ルール自体が今の時代に追いついていないのではないか、という意見も多いようですが、現在のところ、個人の不動産投資の場合、同じ青色申告でも年間10万円の控除が使えるほうを選択することになります。

勘違い6「何でも経費にできる」

確定申告, 勘違い, 副業 (写真=筆者撮影)

見た目はカジュアルな服装をした若者、でも実は月に100万円以上を稼ぐユーチューバー、アフィリエーター……。そうした人からの税金の相談もあるそうです。

「ユーチューバー、アフィリエーターは、その仕事がメインの仕事なら事業所得、副業なら雑所得になります。
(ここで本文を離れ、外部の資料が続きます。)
==> src/rtl/baud_gen_frac.sv <==
// -----------------------------------------------------------------------------
// baud_gen_frac
// Fractional-N baud / oversample tick generator. A phase accumulator adds a
// programmable increment every enabled cycle; each carry is one oversample
// tick, and every os_n-th tick is a bit tick, with a mid-bit strobe halfway.
//   CLK        in   system clock
//   rst        in   synchronous active-high reset
//   en         in   run enable; 0 freezes phase, count and pending strobes
//   resync     in   single-cycle pulse, realigns bit phase to zero
//   cfg_valid  in   config request
//   cfg_ready  out  config accept (drops for one cycle after each accept)
//   cfg_inc    in   new phase increment
//   cfg_os     in   new oversample ratio (0 or > OS_MAX selects OS_MAX)
//   os_tick    out  oversample strobe
//   bit_tick   out  1x baud strobe
//   mid_tick   out  mid-bit sample strobe
//   tick_cnt   out  bit_tick count, only with BAUD_TICK_CNT_EN defined
// Optional feature macro: BAUD_TICK_CNT_EN
// -----------------------------------------------------------------------------
module baud_gen_frac
    import uart_pkg::*;
#(
    parameter longint unsigned FCLK_HZ = 100_000_000,
    parameter longint unsigned BAUD    = 3_125_000,
    parameter int unsigned     OS_MAX  = 16,
    parameter int unsigned     ACC_W   = ACC_W_DEF
) (
    input  logic                     CLK,
    input  logic                     rst,
    input  logic                     en,
    input  logic                     resync,
    input  logic                     cfg_valid,
    output logic                     cfg_ready,
    input  logic [ACC_W-1:0]         cfg_inc,
    input  logic [$clog2(OS_MAX):0]  cfg_os,
    output logic                     os_tick,
    output logic                     bit_tick,
    output logic                     mid_tick
`ifdef BAUD_TICK_CNT_EN
    ,
    output logic [15:0]              tick_cnt
`endif
);

    localparam int unsigned     OSW     = calc_osw(OS_MAX);
    localparam longint unsigned INC_DEF = calc_inc_def(FCLK_HZ, BAUD, longint'(OS_MAX), ACC_W);
    localparam logic [ACC_W-1:0] INC_INIT = INC_DEF[ACC_W-1:0];

    if ((INC_DEF == 0) || (INC_DEF >= (64'd1 << ACC_W))) begin : g_bad_inc
        $error("baud_gen_frac: default increment out of range for ACC_W");
    end

    logic [ACC_W-1:0] acc_q, acc_d;
    logic [ACC_W-1:0] inc_q, inc_d;
    logic [OSW-1:0]   os_n_q, os_n_d;
    logic             cfg_ready_q, cfg_ready_d;
    logic             os_tick_q, os_tick_d;
    logic [ACC_W:0]   sum;
    logic             cfg_load;
    logic             clr;
    logic             carry;
    logic             bit_raw, mid_raw;

    always_comb begin
        acc_d       = acc_q;
        inc_d       = inc_q;
        os_n_d      = os_n_q;
        os_tick_d   = os_tick_q;
        cfg_ready_d = 1'b1;

        sum      = {1'b0, acc_q} + {1'b0, inc_q};
        cfg_load = cfg_valid && cfg_ready_q;
        clr      = cfg_load || resync;
        carry    = en && !clr && sum[ACC_W];

        // Config load outranks resync; both restart the bit phase and drop
        // any strobe that would otherwise have followed this cycle.
        if (cfg_load) begin
            inc_d       = cfg_inc;
            os_n_d      = OSW'(clamp_os(32'(cfg_os), OS_MAX));
            acc_d       = '0;
            os_tick_d   = 1'b0;
            cfg_ready_d = 1'b0;
        end else if (resync) begin
            acc_d     = '0;
            os_tick_d = 1'b0;
        end else if (en) begin
            acc_d     = sum[ACC_W-1:0];
            os_tick_d = sum[ACC_W];
        end
    end

    always_ff @(posedge CLK) begin
        if (rst) begin
            acc_q       <= '0;
            inc_q       <= INC_INIT;
            os_n_q      <= OSW'(OS_MAX);
            cfg_ready_q <= 1'b1;
            os_tick_q   <= 1'b0;
        end else begin
            acc_q       <= acc_d;
            inc_q       <= inc_d;
            os_n_q      <= os_n_d;
            cfg_ready_q <= cfg_ready_d;
            os_tick_q   <= os_tick_d;
        end
    end

    os_divider #(
        .OSW (OSW)
    ) u_os_divider (
        .CLK     (CLK),
        .rst     (rst),
        .clr     (clr),
        .en      (en),
        .carry   (carry),
        .os_n    (os_n_q),
        .bit_raw (bit_raw),
        .mid_raw (mid_raw)
    );

    // A strobe registered just before en drops is held in its flop and shown
    // on the first enabled cycle, so pausing never loses or repeats a tick.
    // Gating with rst keeps the outputs quiet during the reset cycle itself.
    assign os_tick   = os_tick_q && en && !rst;
    assign bit_tick  = bit_raw   && en && !rst;
    assign mid_tick  = mid_raw   && en && !rst;
    assign cfg_ready = cfg_ready_q;

`ifdef BAUD_TICK_CNT_EN
    logic [15:0] tick_cnt_q, tick_cnt_d;

    always_comb begin
        tick_cnt_d = tick_cnt_q;
        if (cfg_load) begin
            tick_cnt_d = '0;
        end else if (bit_tick) begin
            tick_cnt_d = tick_cnt_q + 16'd1;
        end
    end

    always_ff @(posedge CLK) begin
        if (rst) begin
            tick_cnt_q <= '0;
        end else begin
            tick_cnt_q <= tick_cnt_d;
        end
    end

    assign tick_cnt = tick_cnt_q;
`endif

endmodule
## config.mk

```make
export PLATFORM = sky130hd
export DESIGN_NAME = detector_nota_flat
export DESIGN_NICKNAME = d
export VERILOG_FILES = /design/src/rtl/detector_nota_if.sv /design/src/rtl/detector_nota.sv /design/src/flat_wrapper.sv
export SDC_FILE = /design/constraint.sdc
export NUM_CORES = 1
export LEC_CHECK = 0
export CAP_MARGIN = 10
export CORE_UTILIZATION = 35
export DETAILED_ROUTE_END_ITERATION = 16
export PLACE_DENSITY = 0.53
export SLEW_MARGIN = 20
export SYNTH_ARGS = -nofsm -noshare
export SYNTH_HDL_FRONTEND = slang
export SYNTH_SLANG_ARGS = --single-unit
```

## constraint.sdc

```tcl
create_clock -name clock_in -period 12.8 [get_ports clock_in]
set_clock_uncertainty 0.15 [all_clocks]
set_input_delay 2.56 -clock clock_in [delete_from_list [all_inputs] [get_ports clock_in]]
set_output_delay 2.56 -clock clock_in [all_outputs]
set_load 0.02 [all_outputs]
```

## src/rtl/detector_nota_if.sv

```systemverilog
// detector_nota_if: bundles the tone input and the measurement outputs of
// detector_nota.
//   tone_in      - asynchronous square-wave tone (driven by the source)
//   period       - last measured period in clock cycles
//   note         - 0 = none, 1..8 = do, re, mi, fa, sol, la, si, do alto
//   note_valid   - note is non-zero and the signal is present
//   sample_pulse - one-cycle strobe when period/note update
//   no_signal    - block is idle or has timed out
// Modports: master = tone source / result consumer, slave = detector.
interface detector_nota_if;
    logic        tone_in;
    logic [27:0] period;
    logic [3:0]  note;
    logic        note_valid;
    logic        sample_pulse;
    logic        no_signal;

    modport master (
        output tone_in,
        input  period, note, note_valid, sample_pulse, no_signal
    );

    modport slave (
        input  tone_in,
        output period, note, note_valid, sample_pulse, no_signal
    );
endinterface

```

## src/rtl/detector_nota.sv

```systemverilog
// detector_nota: measures the period of an incoming square-wave tone between
// consecutive rising edges and classifies it as one of eight notes.
// Ports:
//   clock_in - system clock (50 MHz nominal)
//   reset    - asynchronous, active-high reset
//   bus      - detector_nota_if.slave (tone_in in; period, note, note_valid,
//              sample_pulse, no_signal out)
// Pipeline: sync1 -> sync2 -> prev (edge detect) -> capture of cnt into meas
// -> registered classification onto the outputs.
module detector_nota #(
    parameter int unsigned TOL_SHIFT = 6,
    parameter logic [27:0] TIMEOUT   = 28'd400000,
    parameter logic [27:0] P_DO      = 28'd191205,
    parameter logic [27:0] P_RE      = 28'd170265,
    parameter logic [27:0] P_MI      = 28'd151685,
    parameter logic [27:0] P_FA      = 28'd143172,
    parameter logic [27:0] P_SOL     = 28'd127551,
    parameter logic [27:0] P_LA      = 28'd113636,
    parameter logic [27:0] P_SI      = 28'd101239,
    parameter logic [27:0] P_DO_ALTO = 28'd95556
) (
    input logic             clock_in,
    input logic             reset,
    detector_nota_if.slave  bus
);

    // Index i holds the reference period of note code i+1.
    localparam logic [7:0][27:0] REFS = {P_DO_ALTO, P_SI, P_LA, P_SOL,
                                         P_FA, P_MI, P_RE, P_DO};

    typedef enum logic {IDLE, MEASURE} state_t;

    state_t      state, state_next;
    logic        sync1, sync2, prev;
    logic        rise;
    logic [27:0] cnt;
    logic [27:0] meas;
    logic        meas_vld;
    logic        restart, capture, go_idle;
    logic [3:0]  code;

    // Absolute difference taken in whichever order cannot underflow.
    function automatic logic in_window(input logic [27:0] p,
                                       input logic [27:0] refp);
        logic [27:0] d;
        d = (p >= refp) ? (p - refp) : (refp - p);
        return d <= (refp >> TOL_SHIFT);
    endfunction

    always_ff @(posedge clock_in or posedge reset) begin
        if (reset) begin
            sync1 <= 1'b0;
            sync2 <= 1'b0;
            prev  <= 1'b0;
        end else begin
            sync1 <= bus.tone_in;
            sync2 <= sync1;
            prev  <= sync2;
        end
    end

    // Only rising edges matter; duty cycle is irrelevant.
    assign rise = sync2 & ~prev;

    always_ff @(posedge clock_in or posedge reset) begin
        if (reset) state <= IDLE;
        else       state <= state_next;
    end

    // A rising edge wins over a coincident timeout.
    always_comb begin
        state_next = state;
        restart    = 1'b0;
        capture    = 1'b0;
        go_idle    = 1'b0;
        case (state)
            IDLE: begin
                if (rise) begin
                    state_next = MEASURE;
                    restart    = 1'b1;
                end
            end
            MEASURE: begin
                if (rise) begin
                    restart = 1'b1;
                    capture = 1'b1;
                end else if (cnt >= TIMEOUT) begin
                    state_next = IDLE;
                    go_idle    = 1'b1;
                end
            end
            default: state_next = IDLE;
        endcase
    end

    // cnt reads 1 on the cycle after an edge, so it equals the edge-to-edge
    // distance when the next edge arrives. Saturation keeps it from wrapping
    // while idle.
    always_ff @(posedge clock_in or posedge reset) begin
        if (reset)               cnt <= '0;
        else if (restart)        cnt <= 28'd1;
        else if (cnt < TIMEOUT)  cnt <= cnt + 28'd1;
    end

    always_ff @(posedge clock_in or posedge reset) begin
        if (reset) begin
            meas     <= '0;
            meas_vld <= 1'b0;
        end else begin
            meas_vld <= capture;
            if (capture) meas <= cnt;
        end
    end

    // Walk from the highest code down so the lowest matching code is kept.
    always_comb begin
        code = 4'd0;
        for (int i = 7; i >= 0; i--) begin
            if (in_window(meas, REFS[i])) code = 4'(i + 1);
        end
    end

    always_ff @(posedge clock_in or posedge reset) begin
        if (reset) begin
            bus.period       <= '0;
            bus.note         <= 4'd0;
            bus.note_valid   <= 1'b0;
            bus.sample_pulse <= 1'b0;
            bus.no_signal    <= 1'b1;
        end else begin
            bus.sample_pulse <= meas_vld;
            if (meas_vld) begin
                bus.period     <= meas;
                bus.note       <= code;
                bus.note_valid <= (code != 4'd0);
                bus.no_signal  <= 1'b0;
            end else if (go_idle) begin
                // period is kept so the last measurement stays readable
                bus.note       <= 4'd0;
                bus.note_valid <= 1'b0;
                bus.no_signal  <= 1'b1;
            end
        end
    end

endmodule

```

## src/flat_wrapper.sv

```systemverilog
// flat-port wrapper written by rule: the top's interface ports become plain ports
module detector_nota_flat 
#(
    parameter int unsigned TOL_SHIFT = 6,
    parameter logic [27:0] TIMEOUT   = 28'd400000,
    parameter logic [27:0] P_DO      = 28'd191205,
    parameter logic [27:0] P_RE      = 28'd170265,
    parameter logic [27:0] P_MI      = 28'd151685,
    parameter logic [27:0] P_FA      = 28'd143172,
    parameter logic [27:0] P_SOL     = 28'd127551,
    parameter logic [27:0] P_LA      = 28'd113636,
    parameter logic [27:0] P_SI      = 28'd101239,
    parameter logic [27:0] P_DO_ALTO = 28'd95556
)
  (clock_in, reset, bus_tone_in, bus_period, bus_note, bus_note_valid, bus_sample_pulse, bus_no_signal);
  detector_nota_if bus_i ();
  input logic clock_in;
  input logic reset;
  input wire logic [$bits(bus_i.tone_in)-1:0] bus_tone_in;
  output wire logic [$bits(bus_i.period)-1:0] bus_period;
  output wire logic [$bits(bus_i.note)-1:0] bus_note;
  output wire logic [$bits(bus_i.note_valid)-1:0] bus_note_valid;
  output wire logic [$bits(bus_i.sample_pulse)-1:0] bus_sample_pulse;
  output wire logic [$bits(bus_i.no_signal)-1:0] bus_no_signal;
  assign bus_i.tone_in = bus_tone_in;
  assign bus_period = bus_i.period;
  assign bus_note = bus_i.note;
  assign bus_note_valid = bus_i.note_valid;
  assign bus_sample_pulse = bus_i.sample_pulse;
  assign bus_no_signal = bus_i.no_signal;
  detector_nota #(.TOL_SHIFT(TOL_SHIFT), .TIMEOUT(TIMEOUT), .P_DO(P_DO), .P_RE(P_RE), .P_MI(P_MI), .P_FA(P_FA), .P_SOL(P_SOL), .P_LA(P_LA), .P_SI(P_SI), .P_DO_ALTO(P_DO_ALTO)) u_core (.clock_in(clock_in), .reset(reset), .bus(bus_i));
endmodule
```
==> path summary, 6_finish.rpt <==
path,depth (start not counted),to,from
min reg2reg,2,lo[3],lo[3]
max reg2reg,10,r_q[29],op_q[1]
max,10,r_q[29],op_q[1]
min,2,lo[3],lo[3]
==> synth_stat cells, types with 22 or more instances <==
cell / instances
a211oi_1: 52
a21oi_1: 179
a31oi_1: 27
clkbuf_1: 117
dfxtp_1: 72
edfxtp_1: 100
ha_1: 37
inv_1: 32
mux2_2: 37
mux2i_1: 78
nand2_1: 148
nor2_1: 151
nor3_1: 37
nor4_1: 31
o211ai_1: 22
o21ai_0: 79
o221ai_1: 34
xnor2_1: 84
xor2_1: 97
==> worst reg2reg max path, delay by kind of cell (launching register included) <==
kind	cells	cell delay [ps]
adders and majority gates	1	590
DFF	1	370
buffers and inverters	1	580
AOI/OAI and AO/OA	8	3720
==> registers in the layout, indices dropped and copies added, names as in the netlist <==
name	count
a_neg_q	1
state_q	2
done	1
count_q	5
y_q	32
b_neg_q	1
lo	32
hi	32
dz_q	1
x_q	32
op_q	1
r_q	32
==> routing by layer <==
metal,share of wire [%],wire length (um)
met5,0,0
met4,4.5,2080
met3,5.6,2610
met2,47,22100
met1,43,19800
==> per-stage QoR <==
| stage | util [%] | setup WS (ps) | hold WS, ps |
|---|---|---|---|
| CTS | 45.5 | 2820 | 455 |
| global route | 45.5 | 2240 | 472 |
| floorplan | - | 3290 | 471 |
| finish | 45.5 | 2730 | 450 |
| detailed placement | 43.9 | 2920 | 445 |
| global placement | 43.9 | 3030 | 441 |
File: config.mk
export PLATFORM = sky130hd
export DESIGN_NAME = priority_arbiter
export DESIGN_NICKNAME = d
export VERILOG_FILES = /design/src/rtl/priority_arbiter.sv
export SDC_FILE = /design/constraint.sdc
export NUM_CORES = 1
export LEC_CHECK = 0
export BUFFER_PORTS_ARGS = -buffer_cell sky130_fd_sc_hd__buf_2
export CORE_ASPECT_RATIO = 1.25
export CORE_UTILIZATION = 40
export CTS_CLUSTER_DIAMETER = 60
export CTS_CLUSTER_SIZE = 25
export DETAILED_ROUTE_END_ITERATION = 8
export GPL_TIMING_DRIVEN = 1
export PLACE_DENSITY = 0.64
export SLEW_MARGIN = 40
export SYNTH_ARGS = -nofsm -noshare
export SYNTH_HDL_FRONTEND = slang
export SYNTH_SLANG_ARGS = --single-unit
File: constraint.sdc
create_clock -name clk -period 8.5 [get_ports clk]
set_input_delay 1.7 -clock clk [delete_from_list [all_inputs] [get_ports clk]]
set_output_delay 1.7 -clock clk [all_outputs]
set_load 0.1 [all_outputs]
File: src/rtl/priority_arbiter.sv
// priority_arbiter: shares one resource among NUM_REQ requesters, highest index wins,
// fixed or round-robin selection, grant held until release or hold timeout.
module priority_arbiter #(
    parameter int NUM_REQ  = 8,
    parameter int ID_W     = $clog2(NUM_REQ),
    parameter int MAX_HOLD = 16
) (
    input  logic               clk,
    input  logic               rst_n,
    input  logic [NUM_REQ-1:0] req,
    input  logic               rr_en,
    output logic [NUM_REQ-1:0] gnt,
    output logic [ID_W-1:0]    gnt_id,
    output logic               gnt_valid,
    output logic               timeout
);
    localparam int HW = (MAX_HOLD > 0) ? $clog2(MAX_HOLD + 1) : 1;
    typedef enum logic [1:0] {IDLE = 2'd0, GRANT = 2'd1} state_t;
    state_t          state;
    logic [HW-1:0]   hold_cnt;
    logic [ID_W-1:0] rr_ptr;
    logic [ID_W-1:0] win;
    logic [ID_W-1:0] idx;
    int              t;
    logic            release_now;
    always_comb begin
        win = '0;
        idx = '0;
        t   = 0;
        if (rr_en) begin
            // Walk from farthest to nearest so the first hit below rr_ptr (with wrap) is kept last.
            for (int d = NUM_REQ - 1; d >= 0; d--) begin
                t = int'(rr_ptr) - d;
                if (t < 0) t = t + NUM_REQ;
                idx = ID_W'(t);
                if (req[idx]) win = idx;
            end
        end else begin
            for (int i = 0; i < NUM_REQ; i++) begin
                idx = ID_W'(i);
                if (req[idx]) win = idx;
            end
        end
    end
    assign release_now = !req[gnt_id] || (MAX_HOLD != 0 && hold_cnt == HW'(MAX_HOLD));
    always_ff @(posedge clk or negedge rst_n) begin
        if (!rst_n) begin
            state     <= IDLE;
            hold_cnt  <= '0;
            rr_ptr    <= ID_W'(NUM_REQ - 1);
            gnt       <= '0;
            gnt_id    <= '0;
            gnt_valid <= 1'b0;
            timeout   <= 1'b0;
        end else begin
            timeout <= 1'b0;
            if (state == GRANT) begin
                if (release_now) begin
                    state     <= IDLE;
                    hold_cnt  <= '0;
                    gnt       <= '0;
                    gnt_id    <= '0;
                    gnt_valid <= 1'b0;
                    timeout   <= req[gnt_id];
                end else if (MAX_HOLD != 0) begin
                    hold_cnt <= hold_cnt + HW'(1);
                end
            end else if (|req) begin
                state     <= GRANT;
                hold_cnt  <= HW'(1);
                gnt       <= NUM_REQ'(1) << win;
                gnt_id    <= win;
                gnt_valid <= 1'b1;
                rr_ptr    <= (win == '0) ? ID_W'(NUM_REQ - 1) : win - ID_W'(1);
            end else begin
                state <= IDLE;
            end
        end
    end
endmodule

==> flow_summary.ini <==
[critical_path]
cp-start-kind = input pin
cp_slowest_cell = mux4_2
cp.depth = 12
r2r_end = rr_ptr[2]$_DFFE_PN1P_
r2r_start = rr_ptr[0]$_DFFE_PN1P_
cp_top_family = compound AO/OA/AOI/OAI gates
r2r_setup_slack_ns = 4.34
crit_fanout = 12
path_common_cell = o21ai_0
critPathKind = in2reg
crit_chain = buf_2, mux4_2, mux2_2, or3_1, a31oi_1, o21ai_0, a31o_1, ha_1, o21ai_0, nor2_1, a21oi_1, nand3_1
critPathMaxStageDelay_ns = 0.51
cp-end-kind = flop
worstPathArrival_ns = 4.37
r2r_cells = 13
setup.worst_path.end = rr_ptr[2]$_DFFE_PN1P_
startpoint = req[7]
worst-path-buf-inv = 1
crit_required_ns = 8.68

[place]
place_congestion = 0.856
dpl.hpwl_um = 3910
placedCellCount = 303
port-buffer-count = 23

[clocking]
cts_tree = yes
numCtsBuffers = 3
clk_latency_ns = 0.26
post_cts_buffers = 0
path_clk_slew_ns = 0.08
ctsHoldBuffers = 0
cts_resized = 0
cts.path.max_buffers = 2
cts_root_buffer = clkbuf_8
clock_sinks = 22
htreeDepth = 1

[timing]
slew_viol_final = 0
fin_setup_tns_ns = 0
relSlewSlack = 0.568
min_period_over_period = 0.493
setup_viol = 0
worst_slew_pin_slew_ns = 0.643
rsz0062_at_grt = false
finClkSkew_ns = 0.00376
period_minus_slack_ns = 4.19
hold_viol_final = 0
fmax_mhz = 239

[global_routing]
overflow = 0
antenna_found_initial = 0
grt_pass1_wl_um = 8870
grt_start_max_net_pins = 26
grtUsageTotal = 0.199
grt_pass1_vias = 1767

[die]
coreArea_mm2 = 0.00515
start_util = 0.424
ioPinCount = 24
die_y_um = 84.7
die-area_mm2 = 0.00577
std_cell_rows = 29
die_w_um = 68.1

[yosys]
yosys-top-cells-area = dfrtp_1 (22%), mux4_2 (12%), mux2i_1 (5.5%), ha_1 (5.1%), o21ai_0 (4.6%)
synth_top_cell_area_share = 0.217
synth.most_common_cell = nand2_1
syn-num-nets = 253
yosys.area.top_type = dfrtp_1
yosysSeqAreaShare = 0.253
synth_area_mm2 = 0.00219
netlist_instances = 233
synth_edf_count = 0
dominantRegCellSynth = dfrtp_1
synth_seq_cells = 22
synth_cell_types = 57
avgSynthCellArea_um2 = 9.39
synthTopCellsByCount = nand2_1 (23), o21ai_0 (20), dfrtp_1 (19)
yosysWarnings = 0
synthArstFlopShare = 1.00

[run_status]
status = finished, final reports clean

[final_layout]
drive_above_1_share = 0.245
syn_to_final_growth_pct = 7.49
diodes = 0
nNetsFinal = 266
layout.cells.non_filler = 307
fillers = 507

[worst_hold_path]
hold_class = reg2reg

[drt]
drt_iter0_drc = 153
routed_via_density = 6.04
wirelength_um = 5220
drtAntennaViolNets = 0
route.detailed.drc = 0
drt-pass1-iter-count = 4
dr_total_vias = 1855
wl_per_cell_um = 17.0

[job]
max-cap-violations = 0
how the worst min path moves through the flow:
stage | start | endpoint | slack (ns) | depth (start not counted)
2_1_floorplan | hold_cnt[4]$_DFFE_PN0P_ | hold_cnt[4]$_DFFE_PN0P_ | 0.44 | 1
3_3_place_gp | gnt_valid$_DFFE_PN0P_ | gnt_valid$_DFFE_PN0P_ | 0.46 | 2
5_1_grt | gnt[7]$_DFFE_PN0P_ | gnt[7]$_DFFE_PN0P_ | 0.51 | 1
3_5_place_dp | gnt_valid$_DFFE_PN0P_ | gnt_valid$_DFFE_PN0P_ | 0.46 | 2
6_report | gnt[2]$_DFFE_PN0P_ | gnt[2]$_DFFE_PN0P_ | 0.48 | 2
4_1_cts | gnt_valid$_DFFE_PN0P_ | gnt_valid$_DFFE_PN0P_ | 0.49 | 2
sequential cells by signal (all words and copies together) (netlist names):
name	cells
gnt	8
hold_cnt	5
gnt_id	3
rr_ptr	3
gnt_valid	1
state	1
timeout	1
cell type report:
type                            count  area, um2  area share
Clock buffer                        4       55.1      0.0234
Sequential cell                    22        554       0.236
Inverter                           14       52.6      0.0224
Multi-Input combinational cell    181       1490       0.633
Timing Repair Buffer               24        123      0.0522
Tap cell                           62       77.6      0.0330
metal layers:
| metal | routed length [um] | global-route usage | share of wire |
|---|---|---|---|
| met2 | 2590 | 0.311 | 0.50 |
| met4 | 73 | 0.0511 | 0.014 |
| met1 | 2360 | 0.293 | 0.45 |
| met3 | 204 | 0.0149 | 0.039 |
| met5 | 0 | 0 | 0 |
placed cells by master, fill, tap and decap left out, types with 4 or more instances in the layout:
| master | instances |
|---|---|
| dfrtp_1 | 19 |
| mux2_2 | 8 |
| nor2_1 | 12 |
| nor3_1 | 6 |
| nor2b_1 | 5 |
| nand3_1 | 7 |
| mux4_2 | 12 |
| a32o_1 | 4 |
| inv_1 | 13 |
| a31oi_1 | 5 |
| mux2i_1 | 12 |
| ha_1 | 9 |
| nand2_1 | 23 |
| clkbuf_8 | 4 |
| a21oi_1 | 7 |
| o21ai_0 | 20 |
| buf_2 | 23 |
worst register-to-register path, stage by stage (launching register included):
cell and delay, ns:
dfstp_2 0.94, inv_1 0.16, ha_1 0.29, xnor2_1 0.49, mux4_2 0.61, or2_1 0.23, a31oi_1 0.24, o21ai_0 0.16
a31o_1 0.27, ha_1 0.24, o21ai_0 0.18, nor2_1 0.06, a21oi_1 0.12, nand3_1 0.09
metrics by stage:
step / instance area [um2] / hold slack, ns / setup slack, ns / util
6_report: 2350 / 0.483 / 4.31 / 0.456
4_1_cts: 2350 / 0.486 / 4.30 / 0.456
5_1_grt: 2350 / 0.512 / 4.02 / 0.456
2_1_floorplan: 2190 / 0.440 / 4.30 / -
3_3_place_gp: 2290 / 0.461 / 4.11 / 0.445
3_5_place_dp: 2300 / 0.463 / 4.04 / 0.446
kinds of logic after synthesis:
family          after synthesis  share of synthesized area
simple gates                 69                      0.153
compound gates               63                      0.205
mux                          37                      0.257
buf+inv                      30                     0.0675
flops                        22                      0.253
fa+ha+maj                     9                     0.0515
xor+xnor                      3                     0.0120
Power is left out: the tool's default activity adds up to more than one toggle a clock period on the data nets, which glitch-free logic cannot reach.
File: config.mk
export PLATFORM = sky130hd
export DESIGN_NAME = uart_rx_deserializer_flat
export DESIGN_NICKNAME = d
export VERILOG_FILES = /design/src/rtl/uart_pkg.sv /design/src/rtl/uart_rx_deserializer_if.sv /design/src/rtl/uart_rx_fifo.sv /design/src/rtl/uart_rx_deserializer.sv /design/src/flat_wrapper.sv
export SDC_FILE = /design/constraint.sdc
export NUM_CORES = 1
export LEC_CHECK = 0
export CAP_MARGIN = 20
export CORE_UTILIZATION = 55
export DETAILED_ROUTE_END_ITERATION = 16
export GPL_TIMING_DRIVEN = 0
export PLACE_DENSITY = 0.73
export SLEW_MARGIN = 0
export SYNTH_ARGS = -nofsm -noshare
export SYNTH_HDL_FRONTEND = slang
export SYNTH_SLANG_ARGS = --single-unit
File: constraint.sdc
create_clock -name WB_CLK -period 7.45 [get_ports WB_CLK]
set_input_delay 1.49 -clock WB_CLK [delete_from_list [all_inputs] [get_ports WB_CLK]]
set_output_delay 1.49 -clock WB_CLK [all_outputs]
set_load 0.02 [all_outputs]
文字で書けば簡単で、『売上高から必要経費を引けば所得』になりますが、実際問題として、必要経費の部分は非常にグレーなところがあります」

例えば非常に高価な買い物を次々として、「こんなものを買いました!」と自分のYouTube で紹介した場合、買ったものはすべて経費にできるのでしょうか? どんな人が何を買ったかによって、経費にできるもの、認められないもの、と個々で判断することになるでしょう。

「旅行のブログを書いているから旅行の費用を全部経費にできるか、といった相談も結構多くなってきています」

基本的には、事業との関連性があるのなら経費にできますが、どこまでが関連性ありと見るのかにはグレーな部分がありますよね。

税務署は意外と把握しているもの

確定申告, 勘違い, 副業 (写真=筆者撮影)

日本の納税は納税者自らが行う申告納税制度です。

「このくらいはわからないだろう」と思っていても、税務署はきちんと誰がどれだけ稼いでいるかを、意外に把握しているものなのだそうです。

「いずれはマイナンバー制度で、誰がいくら稼いでいるかもっとわかりやすくなります。さかのぼって納税の状態を見ることもできるわけですから、申告するべきところがきちんと申告しておく。それが大事だと思います」

心当たりのある人は、しっかり申告しましょうね。